Note: Yes—you can just toss the spaghetti squash into the oven whole, but slicing it in half gives you the chance to add seasonings (flavor!) and allows it to caramelize (more flavor!).
Step Two: Remove the Seeds
Using a large spoon, scoop out the seeds and pulp from the cavity of each squash half. If you want, wash the seeds and roast them like you would pumpkin seeds. You won’t get too many seeds from one squash, but they do make a nutritious snack or they can add nice crunch to salads.
Step Three: Season the Squash
Next, place the hollowed out squash halves on a medium sheet pan lined with oven-safe parchment paper. Brush each squash half generously with olive oil, kosher salt, and freshly ground black pepper. That’s a tasty, but pretty basic combo—so feel free to jazz it up however you like. Rub it with spices like smoked paprika and curry powder, or sprinkle over fresh herbs like chopped rosemary and thyme.
Step Four: Bake the Squash
Flip each squash half over so that the cut side faces down on the sheet pan. Bake for 40 to 50 minutes—and go do something else with your newly-found free time.

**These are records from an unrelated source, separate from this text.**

### src/rtl/up_down_311.sv
// up_down_311: WIDTH-bit binary up/down counter, modulo 2^WIDTH in both directions.
// Asynchronous active-high reset; the count is held directly in the output register.
`timescale 1ns / 1ps

module up_down_311 #(
    parameter int unsigned WIDTH = 4
) (
    input  logic             clk_311,
    input  logic             reset_311,
    input  logic             ud_311,
    output logic [WIDTH-1:0] count_311
);

    localparam int unsigned CNT_W = WIDTH;

    logic [CNT_W-1:0] count_q;
    logic [CNT_W-1:0] count_d;

    // Next count: unsigned step in the sampled direction; wraps by truncation.
    always_comb begin
        count_d = count_q;
        if (ud_311) begin
            count_d = count_q + CNT_W'(1);
        end else begin
            count_d = count_q - CNT_W'(1);
        end
    end

    always_ff @(posedge clk_311 or posedge reset_311) begin
        if (reset_311) begin
            count_q <= '0;
        end else begin
            count_q <= count_d;
        end
    end

    assign count_311 = count_q;

endmodule

### config.mk
export PLATFORM = sky130hd
export DESIGN_NAME = up_down_311
export DESIGN_NICKNAME = d
export VERILOG_FILES = /design/src/rtl/up_down_311.sv
export SDC_FILE = /design/constraint.sdc
export NUM_CORES = 1
export LEC_CHECK = 0
export CORE_AREA = 2 2 39 41
export CTS_BUF_LIST = sky130_fd_sc_hd__clkbuf_4
export DETAILED_ROUTE_END_ITERATION = 6
export DIE_AREA = 0 0 41 43
export SLEW_MARGIN = 20
export SYNTH_ARGS = -nofsm -noshare
export SYNTH_HDL_FRONTEND = slang
export SYNTH_SLANG_ARGS = --single-unit
### constraint.sdc
create_clock -name clk_311 -period 1.9 [get_ports clk_311]
set_clock_uncertainty 0.05 [all_clocks]
set_input_delay 0.57 -clock clk_311 [delete_from_list [all_inputs] [get_ports clk_311]]
set_output_delay 0.57 -clock clk_311 [all_outputs]
set_load 0.02 [all_outputs]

The squash is cooked when the skin feels squishy and you can easily poke through it with a paring knife. Make sure to let it cool for about 10 minutes before digging in.
Step Five: Scrape out the Flesh
The easiest way to do this is with a fork, and it's best to wait until the squash is no longer steaming hot. If you’re impatient like me, then you can protect your hands with a towel, but do this at your own risk. Use the fork to gently scrape out the flesh from each half, then place it in a bowl. Discard the scraped-out skins.
Step Six: Add Mix-ins and Toppings
Spaghetti squash is the perfect vehicle for a multitude of sauces, seasonings, and more. Be as creative as you like here. Mix in pesto or fresh tomato sauce, use it as a bed for other veggies and proteins, or pile it over toast. Need inspiration? Try these easy recipes.
You don’t have to stop here—there are plenty of other clever ways to spin spaghetti squash into an easy side or main dish. Sneak it into the batter for this delicious Buttermilk Spaghetti Squash Spoonbread or form it into patties for these meatless Spaghetti Squash Fritters.
And there you have it—a foolproof method for easy baked spaghetti squash. Keep in mind, this isn’t the only way you can cook spaghetti squash. You can also make spaghetti squash in an Instant Pot or you can cook spaghetti squash in the microwave (this helpful video shows you exactly how to do it). Leftover spaghetti squash? You can freeze the extras for later—just put them in a freezer-safe plastic bag, label with the date, and toss them in your freezer. Pull it out the morning of, let it thaw, doctor it up, and you'll have a super simple, super versatile side dish just in time for dinner.